Microservice System Classification, Evolution, and Governance Practices
The article outlines how to classify microservice-based systems into interface, web, and task categories, describes their architectural evolution, and provides a step‑by‑step methodology for identifying core (golden) functions and processes, distinguishing strong and weak dependencies, and implementing resilient disaster‑recovery strategies for large‑scale e‑commerce events.
1. System Classification and Evolution
1.1 System Classification
Based on functionality, the systems can be divided into three categories:
Interface service systems provide external APIs such as JD's custom RPC framework (JSF), HTTP interfaces, and Hessian interfaces. Write interfaces must ensure idempotency and anti‑scraping measures, while read interfaces are naturally idempotent.
Web page systems serve user‑facing pages; data displayed on a page may originate from multiple sources, requiring decisions on data merging and consistency.

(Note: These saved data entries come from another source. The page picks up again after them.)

`src/rtl/lktx_pkg.sv`:
```
package lktx_pkg;

    typedef enum logic [1:0] {
        ST_IDLE = 2'd0,
        ST_DATA = 2'd1,
        ST_CKS  = 2'd2
    } lktx_state_e;

endpackage

```
`src/rtl/lktx_hold.sv`:
```
module lktx_hold #(
    parameter int WORD_W = 32
) (
    input  logic              clk,
    input  logic              rst_n,
    input  logic              wr_valid,
    input  logic [WORD_W-1:0] wr_data,
    output logic              wr_ready,
    input  logic              take,
    output logic [WORD_W-1:0] hold_data,
    output logic              hold_vld
);

    typedef struct packed {
        logic              vld;
        logic [WORD_W-1:0] data;
    } hold_t;

    hold_t hold_d, hold_q;

    always_comb begin
        hold_d = hold_q;
        if (take) begin
            hold_d.vld = 1'b0;
        end
        if (wr_valid && !hold_q.vld) begin
            hold_d.vld  = 1'b1;
            hold_d.data = wr_data;
        end
    end

    always_ff @(posedge clk or negedge rst_n) begin
        if (!rst_n) begin
            hold_q <= '0;
        end else begin
            hold_q <= hold_d;
        end
    end

    assign wr_ready  = !hold_q.vld;
    assign hold_data = hold_q.data;
    assign hold_vld  = hold_q.vld;

endmodule

```
`src/rtl/lktx_pacer.sv`:
```
module lktx_pacer #(
    parameter int SPD_W = 2
) (
    input  logic             clk,
    input  logic             rst_n,
    input  logic [SPD_W-1:0] spd,
    input  logic             fire,
    output logic             slot_end
);

    localparam int CNT_W = (1 << SPD_W) - 1;

    typedef struct packed {
        logic [CNT_W-1:0] cnt;
    } pace_t;

    pace_t pace_d, pace_q;

    always_comb begin
        pace_d = pace_q;
        if (fire) begin
            pace_d.cnt = CNT_W'((1 << spd) - 1);
        end else if (pace_q.cnt != '0) begin
            pace_d.cnt = pace_q.cnt - CNT_W'(1);
        end
    end

    always_ff @(posedge clk or negedge rst_n) begin
        if (!rst_n) begin
            pace_q <= '0;
        end else begin
            pace_q <= pace_d;
        end
    end

    assign slot_end = (pace_q.cnt == '0);

endmodule

```
`src/rtl/lktx_top.sv`:
```
module lktx_top
    import lktx_pkg::*;
#(
    parameter int WORD_W = 32,
    parameter int LEN_W  = 4,
    parameter int SPD_W  = 2
) (
    input  logic              clk,
    input  logic              rst_n,
    input  logic              wr_valid,
    input  logic [WORD_W-1:0] wr_data,
    output logic              wr_ready,
    input  logic [SPD_W-1:0]  cfg_spd,
    input  logic [LEN_W-1:0]  cfg_len,
    input  logic              cfg_cks_en,
    input  logic              lk_ack_in,
    input  logic              tok_req,
    output logic              lk_clk_out,
    output logic [7:0]        lk_dat_out,
    output logic              lk_dir_out
);

    localparam int NBYTES = WORD_W / 8;
    localparam int IDX_W  = (NBYTES > 1) ? $clog2(NBYTES) : 1;

    typedef struct packed {
        lktx_state_e       st;
        logic [IDX_W-1:0]  idx;
        logic [LEN_W-1:0]  wcnt;
        logic [WORD_W-1:0] sh;
        logic [7:0]        cks;
        logic              lclk;
        logic [7:0]        dat;
        logic              dir;
    } seq_t;

    seq_t seq_d, seq_q;

    logic              take;
    logic              fire;
    logic [7:0]        emit_byte;
    logic [WORD_W-1:0] hold_data;
    logic              hold_vld;
    logic              slot_end;
    logic              seq_idle;

    function automatic logic [7:0] pick_byte(input logic [WORD_W-1:0] w,
                                             input logic [IDX_W-1:0]  i);
        return 8'(w >> (8 * int'(i)));
    endfunction

    lktx_hold #(.WORD_W(WORD_W)) u_hold (
        .clk       (clk),
        .rst_n     (rst_n),
        .wr_valid  (wr_valid),
        .wr_data   (wr_data),
        .wr_ready  (wr_ready),
        .take      (take),
        .hold_data (hold_data),
        .hold_vld  (hold_vld)
    );

    lktx_pacer #(.SPD_W(SPD_W)) u_pacer (
        .clk      (clk),
        .rst_n    (rst_n),
        .spd      (cfg_spd),
        .fire     (fire),
        .slot_end (slot_end)
    );

    always_comb begin
        seq_d     = seq_q;
        take      = 1'b0;
        fire      = 1'b0;
        emit_byte = 8'h00;
        unique case (seq_q.st)
            ST_IDLE: begin
                if (!tok_req && lk_ack_in && hold_vld) begin
                    take       = 1'b1;
                    fire       = 1'b1;
                    emit_byte  = hold_data[7:0];
                    seq_d.sh   = hold_data;
                    seq_d.idx  = '0;
                    seq_d.wcnt = '0;
                    seq_d.cks  = hold_data[7:0];
                    seq_d.st   = ST_DATA;
                end
            end
            ST_DATA: begin
                if (slot_end) begin
                    if (seq_q.idx != IDX_W'(NBYTES - 1)) begin
                        fire      = 1'b1;
                        seq_d.idx = seq_q.idx + IDX_W'(1);
                        emit_byte = pick_byte(seq_q.sh, seq_d.idx);
                        seq_d.cks = seq_q.cks + emit_byte;
                    end else if (seq_q.wcnt != cfg_len) begin
                        if (hold_vld) begin
                            take       = 1'b1;
                            fire       = 1'b1;
                            emit_byte  = hold_data[7:0];
                            seq_d.sh   = hold_data;
                            seq_d.idx  = '0;
                            seq_d.wcnt = seq_q.wcnt + LEN_W'(1);
                            seq_d.cks  = seq_q.cks + emit_byte;
                        end
                    end else if (cfg_cks_en) begin
                        fire      = 1'b1;
                        emit_byte = seq_q.cks;
                        seq_d.st  = ST_CKS;
                    end else begin
                        seq_d.st = ST_IDLE;
                    end
                end
            end
            ST_CKS: begin
                if (slot_end) begin
                    seq_d.st = ST_IDLE;
                end
            end
            default: begin
                seq_d.st = ST_IDLE;
            end
        endcase

        if (fire) begin
            seq_d.lclk = ~seq_q.lclk;
            seq_d.dat  = emit_byte;
        end

        seq_d.dir = !((seq_d.st == ST_IDLE) && tok_req);
        if (!seq_d.dir) begin
            seq_d.dat = 8'h00;
        end
    end

    always_ff @(posedge clk or negedge rst_n) begin
        if (!rst_n) begin
            seq_q      <= '0;
            seq_q.st   <= ST_IDLE;
            seq_q.dir  <= 1'b1;
        end else begin
            seq_q <= seq_d;
        end
    end

    assign seq_idle   = (seq_q.st == ST_IDLE);
    assign lk_clk_out = seq_q.lclk;
    assign lk_dat_out = seq_q.dat;
    assign lk_dir_out = seq_q.dir;

endmodule

```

Task systems include statistics, data synchronization, etc. They need to consider whether tasks are hot‑standby or cold‑standby, distributed scheduling, resource allocation, and computational accuracy.
1.2 System Evolution
The architecture has evolved from early monolithic systems to the current microservice‑oriented architecture, bringing new challenges in service governance such as network latency, distributed transactions, and asynchronous messaging.
2. Purpose of the Review
Before major sales events like 618 and Double‑11, a comprehensive review of all systems is conducted to identify weak points. By focusing on the most critical (golden) functions and applying the 80/20 principle, resources can be concentrated on the most impactful areas, while less critical components may be handled via throttling or degradation.

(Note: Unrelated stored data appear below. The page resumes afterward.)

$ cat config.mk
export PLATFORM = sky130hd
export DESIGN_NAME = soft_reset_ctrl
export DESIGN_NICKNAME = d
export VERILOG_FILES = /design/src/rtl/soft_reset_pkg.sv /design/src/rtl/soft_reset_sync.sv /design/src/rtl/soft_reset_ctlreg.sv /design/src/rtl/soft_reset_guard.sv /design/src/rtl/soft_reset_ctrl.sv
export SDC_FILE = /design/constraint.sdc
export NUM_CORES = 1
export LEC_CHECK = 0
export ABC_AREA = 0
export BUFFER_PORTS_ARGS = -buffer_cell sky130_fd_sc_hd__buf_2
export CAP_MARGIN = 40
export CORE_MARGIN = 3
export CORE_UTILIZATION = 45
export DETAILED_ROUTE_END_ITERATION = 10
export GPL_ROUTABILITY_DRIVEN = 0
export PLACE_DENSITY = 0.75
export SYNTH_ARGS = -nofsm -noshare
export SYNTH_HDL_FRONTEND = slang
export SYNTH_SLANG_ARGS = --single-unit
$ cat constraint.sdc
create_clock -name clk -period 5.6 [get_ports clk]
set_input_delay 0 -clock clk [delete_from_list [all_inputs] [get_ports clk]]
set_output_delay 0 -clock clk [all_outputs]
set_load 0.05 [all_outputs]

3. How to Conduct the Review
The review proceeds from a high‑level view of system functions to a detailed analysis of each core function’s workflow, pinpointing strong and weak dependencies. Strong dependencies require disaster‑recovery plans; weak dependencies can be degraded gracefully.
3.1 Interface Service Systems
Identify all provided service interfaces and mark the golden ones. Golden interfaces must remain available; ensure this through multi‑zone Redis clusters, redundant deployments, and other high‑availability measures.
3.2 Web Page Systems
Critical pages such as the homepage, category listings, navigation, and ad slots must never be empty. Each area should have multi‑level caching and fallback data to guarantee content display.
3.3 Task Systems
Task systems require distributed workers without single points of failure. Solutions may involve Zookeeper‑based scheduling, custom implementations, or open‑source frameworks like Elastic‑Job.

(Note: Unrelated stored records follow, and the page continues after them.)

**config.mk**
```make
export PLATFORM = sky130hd
export DESIGN_NAME = hm_win_top
export DESIGN_NICKNAME = d
export VERILOG_FILES = /design/src/rtl/hm_win_pkg.sv /design/src/rtl/hm_win_decode.sv /design/src/rtl/hm_access_reg.sv /design/src/rtl/hm_win_top.sv
export SDC_FILE = /design/constraint.sdc
export NUM_CORES = 1
export LEC_CHECK = 0
export CAP_MARGIN = 20
export CORE_ASPECT_RATIO = 0.75
export CORE_MARGIN = 5
export CORE_UTILIZATION = 35
export CTS_CLUSTER_DIAMETER = 50
export CTS_CLUSTER_SIZE = 40
export DETAILED_ROUTE_END_ITERATION = 7
export PLACE_DENSITY = 0.8
export SETUP_SLACK_MARGIN = 0.3
export SLEW_MARGIN = 20
export SYNTH_ARGS = -nofsm -noshare
export SYNTH_HDL_FRONTEND = slang
export SYNTH_SLANG_ARGS = --single-unit
export TNS_END_PERCENT = 1
```
**constraint.sdc**
```tcl
create_clock -name clk_i -period 0.85 [get_ports clk_i]
set_clock_uncertainty 0.2 [all_clocks]
set_input_delay 0.085 -clock clk_i [delete_from_list [all_inputs] [get_ports clk_i]]
set_output_delay 0.085 -clock clk_i [all_outputs]
set_load 0.02 [all_outputs]
```
**src/rtl/hm_win_pkg.sv**
```systemverilog
package hm_win_pkg;
  typedef enum logic [1:0] {
    TGT_NONE  = 2'd0,
    TGT_SRAM  = 2'd1,
    TGT_FLASH = 2'd2
  } tgt_e;

  localparam int unsigned HM_ADDR_W    = 17;
  localparam int unsigned HM_IMG_BASE  = 'h4010;
  localparam int unsigned HM_PROT_BASE = 'h4000;
  localparam int unsigned HM_FL_SPLIT  = 'h4000;
endpackage

```
**src/rtl/hm_win_decode.sv**
```systemverilog
module hm_win_decode
  import hm_win_pkg::*;
#(
  parameter int unsigned ADDR_W    = HM_ADDR_W,
  parameter int unsigned IMG_BYTES = 64,
  parameter int unsigned IMG_BASE  = HM_IMG_BASE,
  parameter int unsigned PROT_BASE = HM_PROT_BASE,
  parameter int unsigned FL_SPLIT  = HM_FL_SPLIT
) (
  input  logic              attr_i,
  input  logic              we_i,
  input  logic [ADDR_W-1:0] addr_i,
  input  logic              strap_i,
  input  logic              fl_wr_en_i,
  output tgt_e              tgt_o,
  output logic [ADDR_W-1:0] loc_addr_o,
  output logic              sram_we_o,
  output logic              flash_we_o,
  output logic              wr_err_o
);
  localparam logic [ADDR_W-1:0] ImgSpan  = ADDR_W'(2 * IMG_BYTES);
  localparam logic [ADDR_W-1:0] ImgBase  = ADDR_W'(IMG_BASE);
  localparam logic [ADDR_W-1:0] ProtBase = ADDR_W'(PROT_BASE);
  localparam logic [ADDR_W-1:0] FlSplit  = ADDR_W'(FL_SPLIT);

  tgt_e              tgt;
  logic [ADDR_W-1:0] la;

  always_comb begin
    tgt = TGT_NONE;
    la  = '0;
    if (attr_i && addr_i[0]) begin
      tgt = TGT_NONE;   // odd attribute byte: no storage behind it
    end else if (strap_i) begin
      if (attr_i) begin
        if (addr_i < FlSplit) begin
          tgt = TGT_FLASH;
          la  = addr_i;
        end
      end else begin
        la  = addr_i;
        tgt = (addr_i >= FlSplit) ? TGT_FLASH : TGT_SRAM;
      end
    end else if (attr_i) begin
      if (addr_i < ImgSpan) begin
        tgt = TGT_SRAM;
        la  = ImgBase + (addr_i >> 1);
      end
    end else begin
      tgt = TGT_SRAM;
      la  = addr_i;
    end
  end

  assign tgt_o      = tgt;
  assign loc_addr_o = la;
  assign sram_we_o  = we_i && (tgt == TGT_SRAM) && (la < ProtBase);
  assign flash_we_o = we_i && (tgt == TGT_FLASH) && fl_wr_en_i;
  assign wr_err_o   = we_i && (tgt == TGT_FLASH) && !fl_wr_en_i;
endmodule

```
**src/rtl/hm_access_reg.sv**
```systemverilog
module hm_access_reg
  import hm_win_pkg::*;
#(
  parameter int unsigned ADDR_W = HM_ADDR_W
) (
  input  logic              clk_i,
  input  logic              rst_ni,
  input  logic              req_i,
  input  tgt_e              tgt_i,
  input  logic [ADDR_W-1:0] addr_i,
  input  logic              sram_we_i,
  input  logic              flash_we_i,
  input  logic              wr_err_i,
  output logic              valid_o,
  output tgt_e              tgt_o,
  output logic [ADDR_W-1:0] addr_o,
  output logic              sram_we_o,
  output logic              flash_we_o,
  output logic              err_o
);
  always_ff @(posedge clk_i or negedge rst_ni) begin
    if (!rst_ni) begin
      valid_o    <= 1'b0;
      tgt_o      <= TGT_NONE;
      addr_o     <= '0;
      sram_we_o  <= 1'b0;
      flash_we_o <= 1'b0;
    end else if (req_i) begin
      valid_o    <= 1'b1;
      tgt_o      <= tgt_i;
      addr_o     <= addr_i;
      sram_we_o  <= sram_we_i;
      flash_we_o <= flash_we_i;
    end else begin
      valid_o    <= 1'b0;
      tgt_o      <= TGT_NONE;
      addr_o     <= '0;
      sram_we_o  <= 1'b0;
      flash_we_o <= 1'b0;
    end
  end

  // sticky until reset
  always_ff @(posedge clk_i or negedge rst_ni) begin
    if (!rst_ni)                 err_o <= 1'b0;
    else if (req_i && wr_err_i)  err_o <= 1'b1;
  end
endmodule

```
**src/rtl/hm_win_top.sv**
```systemverilog
module hm_win_top
  import hm_win_pkg::*;
#(
  parameter int unsigned ADDR_W    = HM_ADDR_W,
  parameter int unsigned IMG_BYTES = 64
) (
  input  logic              clk_i,
  input  logic              rst_ni,
  input  logic              host_req_i,
  input  logic              host_attr_i,
  input  logic              host_we_i,
  input  logic [ADDR_W-1:0] host_addr_i,
  input  logic              flash_strap_i,
  input  logic              flash_wr_en_i,
  output logic              acc_valid_o,
  output logic [ADDR_W-1:0] loc_addr_o,
  output logic              sram_sel_o,
  output logic              sram_we_o,
  output logic              flash_sel_no,
  output logic              flash_we_o,
  output logic              rd_ff_o,
  output logic              flash_wr_err_o
);
  tgt_e              d_tgt, q_tgt;
  logic [ADDR_W-1:0] d_addr;
  logic              d_swe, d_fwe, d_err;

  hm_win_decode #(
    .ADDR_W   (ADDR_W),
    .IMG_BYTES(IMG_BYTES)
  ) i_decode (
    .attr_i    (host_attr_i),
    .we_i      (host_we_i),
    .addr_i    (host_addr_i),
    .strap_i   (flash_strap_i),
    .fl_wr_en_i(flash_wr_en_i),
    .tgt_o     (d_tgt),
    .loc_addr_o(d_addr),
    .sram_we_o (d_swe),
    .flash_we_o(d_fwe),
    .wr_err_o  (d_err)
  );

  hm_access_reg #(
    .ADDR_W(ADDR_W)
  ) i_areg (
    .clk_i     (clk_i),
    .rst_ni    (rst_ni),
    .req_i     (host_req_i),
    .tgt_i     (d_tgt),
    .addr_i    (d_addr),
    .sram_we_i (d_swe),
    .flash_we_i(d_fwe),
    .wr_err_i  (d_err),
    .valid_o   (acc_valid_o),
    .tgt_o     (q_tgt),
    .addr_o    (loc_addr_o),
    .sram_we_o (sram_we_o),
    .flash_we_o(flash_we_o),
    .err_o     (flash_wr_err_o)
  );

  assign sram_sel_o   = (q_tgt == TGT_SRAM);
  assign flash_sel_no = (q_tgt != TGT_FLASH);
  assign rd_ff_o      = acc_valid_o && (q_tgt == TGT_NONE);
endmodule

```
# ---- After elaboration in Yosys (flattened, before gate mapping)
# Cells that the tools add are included.
dict set report word_totals {
  out_inout_bits 24
  ff_bits 23
}
dict set report op_classes {
  order_cmp 4
  mux 18
  eq_ne 4
  add_sub_neg 1
  n_reduce_logical 10
}
# cell count
set op_table {}
lappend op_table {{2-to-1 mux 17 bit} 7}
lappend op_table {{less-than comparator 17 x 15 -> 1 bit (second input constant)} 2}
lappend op_table {{adder 15 x 16 -> 17 bit (first input constant)} 1}
lappend op_table {{greater-or-equal comparator 17 x 15 -> 1 bit (second input constant)} 1}
lappend op_table {{less-than comparator 17 x 8 -> 1 bit (second input constant)} 1}
lappend op_table {{2-to-1 mux 2 bit} 6}
lappend op_table {{logical AND 1 bit} 8}
lappend op_table {{2-to-1 mux 1 bit} 5}
lappend op_table {{== test 2 x 1 -> 1 bit (second input constant)} 2}
lappend op_table {{== test 2 bit (second input constant)} 1}
lappend op_table {{zero test 2 bit} 1}
lappend op_table {{inequality test 2 bit (second input constant)} 1}
lappend op_table {{zero test 1 bit} 1}

# ---- Longest topological paths before layout
dict set report logic_depth {
  depth_word 9
  ltp_mapped 5
  mapped_depth_nobuf 4
}

# ---- By module
# A second synthesis with hierarchy kept.
dict set report hier_totals {
  hier_cells 120
  area_unflattened_um2 1265.0
}
# mod instances area_per_inst_um2 seq_area_each_um2 cells_per_inst
set modules_own_cells {}
lappend modules_own_cells {hm_access_reg 1 750.7 575.6 47}
lappend modules_own_cells {hm_win_decode 1 489.2 0.0 70}
lappend modules_own_cells {hm_win_top 1 25.0 0.0 3}

# ---- Worst setup path after synthesis
# No wires, ideal clock.
dict set report synth_timing {
  kind {register to output}
  from {register i_areg.valid_o}
  to {output port rd_ff_o}
  stages_incl_launch_ff 2
  slack_ns -0.423
  t_arrival_ns 0.988
  path_cell_list {dfrtp_1 nor3b_1}
}
dict set report synth_between {
  elab_chain_cells 1
}
# item line_no
set synth_lines {}
lappend synth_lines {{start, declared} hm_access_reg.sv:14} ;# output logic valid_o,
lappend synth_lines {{start signal, assigned} hm_access_reg.sv:23} ;# valid_o <= 1'b0;
lappend synth_lines {{start signal, assigned} hm_access_reg.sv:29} ;# valid_o <= 1'b1;
lappend synth_lines {{start signal, assigned} hm_access_reg.sv:35} ;# valid_o <= 1'b0;
lappend synth_lines {{logical AND 1 bit} hm_win_top.sv:65} ;# assign rd_ff_o = acc_valid_o && (q_tgt == TGT_NONE);
lappend synth_lines {{end, declared} hm_win_top.sv:21} ;# output logic rd_ff_o,
# No other way between the ends.

# ---- Worst setup path in the final report
dict set report layout_timing {
  from {register i_areg.tgt_o[0]}
  to {output port rd_ff_o}
}
dict set report layout_between {
  elab_chain_cells 2
}
# item line_no
set layout_lines {}
lappend layout_lines {{start, declared} hm_access_reg.sv:15} ;# output tgt_e tgt_o,
lappend layout_lines {{start signal, assigned} hm_access_reg.sv:30} ;# tgt_o <= tgt_i;
lappend layout_lines {{zero test 2 bit} hm_win_top.sv:65}
lappend layout_lines {{logical AND 1 bit} hm_win_top.sv:65}
# No other way between the ends.

==> impl_metrics.csv <==
group,metric,value,unit
outcome,status,"finished, violations left",
outcome,violations,"hold timing, setup timing",
setup_path,required,560,ps
power,ir_drop,850,uV
finish,nFillCells,225,
placement,place_congestion,0.890,
global_routing,grt_max_degree,24,
floorplanning,ios,48,
detailed_routing,firstDrtPassIters,4,
clock_network,cts_tree,"yes",
sta,tightest_slew,319,ps
setup_path,crit_path_start_kind,"flop",
clock_network,clkLatencyLatePin,260,ps
sta,setup_viol,44,
yosys,netlist_instances,83,
detailed_routing,final_antenna_net_count,0,
finish,seq_area,576,sq um
clock_network,clock-sinks,23,
yosys,ys_seq_elements,23,
yosys,async_flop_share,100,%
floorplanning,die_area,4020,sq um
detailed_routing,wirelength,2900,microns
setup_path,slowest_stage,"dfrtp_1",
yosys,syn_nets,108,
clock_network,path_clk_slew,80,ps
run,cap_violations,0,
hold_path,hp-class,"in2reg",
placement,dp.cells,182,
detailed_routing,avgRoutedWirePerCell,15.6,microns
power,p_leak,0.841,nW
floorplanning,initial_core_util,37.4,%
setup_path,critical_path_class,"reg2out",
clock_network,cts_max_level,1,
sta,fmax,779,MHz
yosys,syn_area_per_cell,12.0,sq um
yosys,yosysSeqAreaShare,57.8,%
clock_network,clk_path_buf_depth,2,
sta,max-slew-margin-rel,78.6,%
placement,post-dp-hpwl,2150,microns
setup_path,end_kind,"output port",
floorplanning,core,2660,sq um
finish,layout.nets,176,
setup_path,crit_chain,"nor3b_2 -> buf_4",
yosys,synth_top_cell_area_share,57.8,%
sta,holdWs,-109,ps
global_routing,grt.overflow.total,0,
finish,stdcell_count,186,
global_routing,grt_pass1_wl,4850,microns
clock_network,cts_made_buffers,3,
setup_path,critPathArrivalTime,1000,ps
power,powerDensity,1450,nW/um^2
floorplanning,die_y,56.2,microns
floorplanning,rows,16,
yosys,yosysWarnings,0,
finish,areaGrowthSynthToFinish,65.8,%
yosys,synth_area_leaders,"dfrtp_1 58%, and2_1 5.0%, nor4_4 4.3%",
yosys,synth_area,996,sq um
sta,hold_viol_final,29,
yosys,synth_top_area_cell,"dfrtp_1",
placement,numPortBuffers,47,
finish,layout_common_cells,"23 x dfrtp_1, 22 x buf_2, 15 x buf_4",
detailed_routing,viasPerCell,4.95,
finish,multi_input_area,478,sq um
finish,antenna_cells,0,
detailed_routing,vias,920,
setup_path,crit_family,"flip-flops",
setup_path,path_max_fanout,3,
sta,fin_crit_sh,151,%
sta,final_max_slew_viol_count,0,
floorplanning,die_width,71.6,microns
finish,mostFrequentLayoutCell,"dfrtp_1",
placement,pre_cts_slack,-971,ps
global_routing,track_usage,15.6,%
yosys,synth_edf_count,0,
setup_path,path_buf_inv,1,
sta,fin_ws,-433,ps
yosys,synth_cell_type_count,28,
yosys,synth_ff_type,"dfrtp_1",
detailed_routing,route.detailed.drc,0,
sta,post-route-min-period,1280,ps
global_routing,antenna_found_initial,0,
setup_path,critPathMaxStageDelay,400,ps
detailed_routing,drt_iter0_markers,14,
sta,rsz0062_at_grt,"yes",
clock_network,cts-root-buf,"clkbuf_8",
finish,layout-drive-gt1-share,48.7,%
global_routing,grt_pass1_vias,966,
==> layer usage <==
layer	track usage [%]	share of wire (%)	routed length (microns)
met5	0	0	0
met3	5.96	6.1	176
met2	25.1	52	1510
met4	4.02	1.5	44
met1	19.5	41	1180
==> Yosys cell counts (all sizes together) (2+ instances only) <==
cell type and n:
nor4 2, and3 2, nand2 6, nor2 6
a21boi 2, a21oi 2, a31o 2, nand2b 3
and2 9, o21ai 2, mux2i 3, dfrtp 23
a22oi 4, nor2b 3, nor3 5
==> final cells by class <==
type | instances | area share [%]
Multi-Input combinational cell | 58 | 28.9
Tap cell | 36 | 2.73
Clock inverter | 1 | 0.303
Inverter | 1 | 0.227
Timing Repair Buffer | 64 | 30.5
Sequential cell | 23 | 34.8
Clock buffer | 3 | 2.50
==> logic make-up after synthesis <==
| kind of cell | share of synthesized area, % |
|---|---|
| flops | 57.8 |
| simple gates | 25.1 |
| compound gates | 11.3 |
| mux | 3.02 |
| fa+ha+maj | 1.26 |
| buf+inv | 1.51 |
==> sequential cells by signal, summed over array words and instances (netlist names) <==
name               flops
i_areg.flash_we_o      1
i_areg.tgt_o           2
i_areg.err_o           1
i_areg.addr_o         17
i_areg.valid_o         1
i_areg.sram_we_o       1
==> per-stage QoR <==
stage               cell area [sq um]  setup TNS, ps  utilization (%)  total power, W
floorplan                        1000          -5110                -         0.00138
CTS                              1600         -13970             60.2         0.00236
detailed placement               1650         -28260             61.8         0.00175
global route                     1650         -13420             62.0         0.00251
global placement                 1650         -27070             61.8         0.00173
finish                           1650         -11240             62.0         0.00239
==> where the power goes <==
| part | total (W) | internal, W | switching [W] |
|---|---|---|---|
| Sequential | 0.00117 | 0.00114 | 0.0000222 |
| Clock | 0.000671 | 0.000327 | 0.000344 |
| Combinational | 0.000553 | 0.000277 | 0.000277 |
==> worst paths after layout <==
kind | from | cells after the start | slack [ps] | endpoint
min in group asynchronous | rst_ni | 2 | -40 | i_areg.addr_o[9]
worst min-delay path | host_addr_i[10] | 2 | -110 | i_areg.addr_o[10]
worst max register to register | i_areg.err_o | 1 | -50 | i_areg.err_o
worst max-delay path | i_areg.tgt_o[0] | 2 | -430 | rd_ff_o
max in group asynchronous | rst_ni | 2 | 350 | i_areg.addr_o[0]
worst min register to register | i_areg.err_o | 1 | 320 | i_areg.err_o
==> repair_timing <==
item | 4_1_cts | 5_1_grt
pin swaps | 11 | 8
setup endpoints to repair | 47 | 47
hold endpoints to repair | 25 | 28
resized for setup | 125 | 35
setup buffers | 0 | 0
(Power assumes the default switching activity.)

All three system types have already been micro‑service‑ified; the review therefore focuses on communication dependencies, distinguishing strong from weak dependencies.
3.4 Core Function Process Review
After identifying golden functions, map their end‑to‑end processes, marking key nodes. Strong dependencies (highlighted in deep yellow) must have disaster‑recovery plans; weak dependencies (light green) can be degraded.
4. Summary
The article presented system classification, architectural evolution, and process mapping with the ultimate goal of uncovering golden functions and golden processes, and distinguishing strong from weak dependencies. By ensuring strong dependencies have robust disaster‑recovery solutions, the organization can confidently handle system evolution and large‑scale events such as 618 and Double‑11.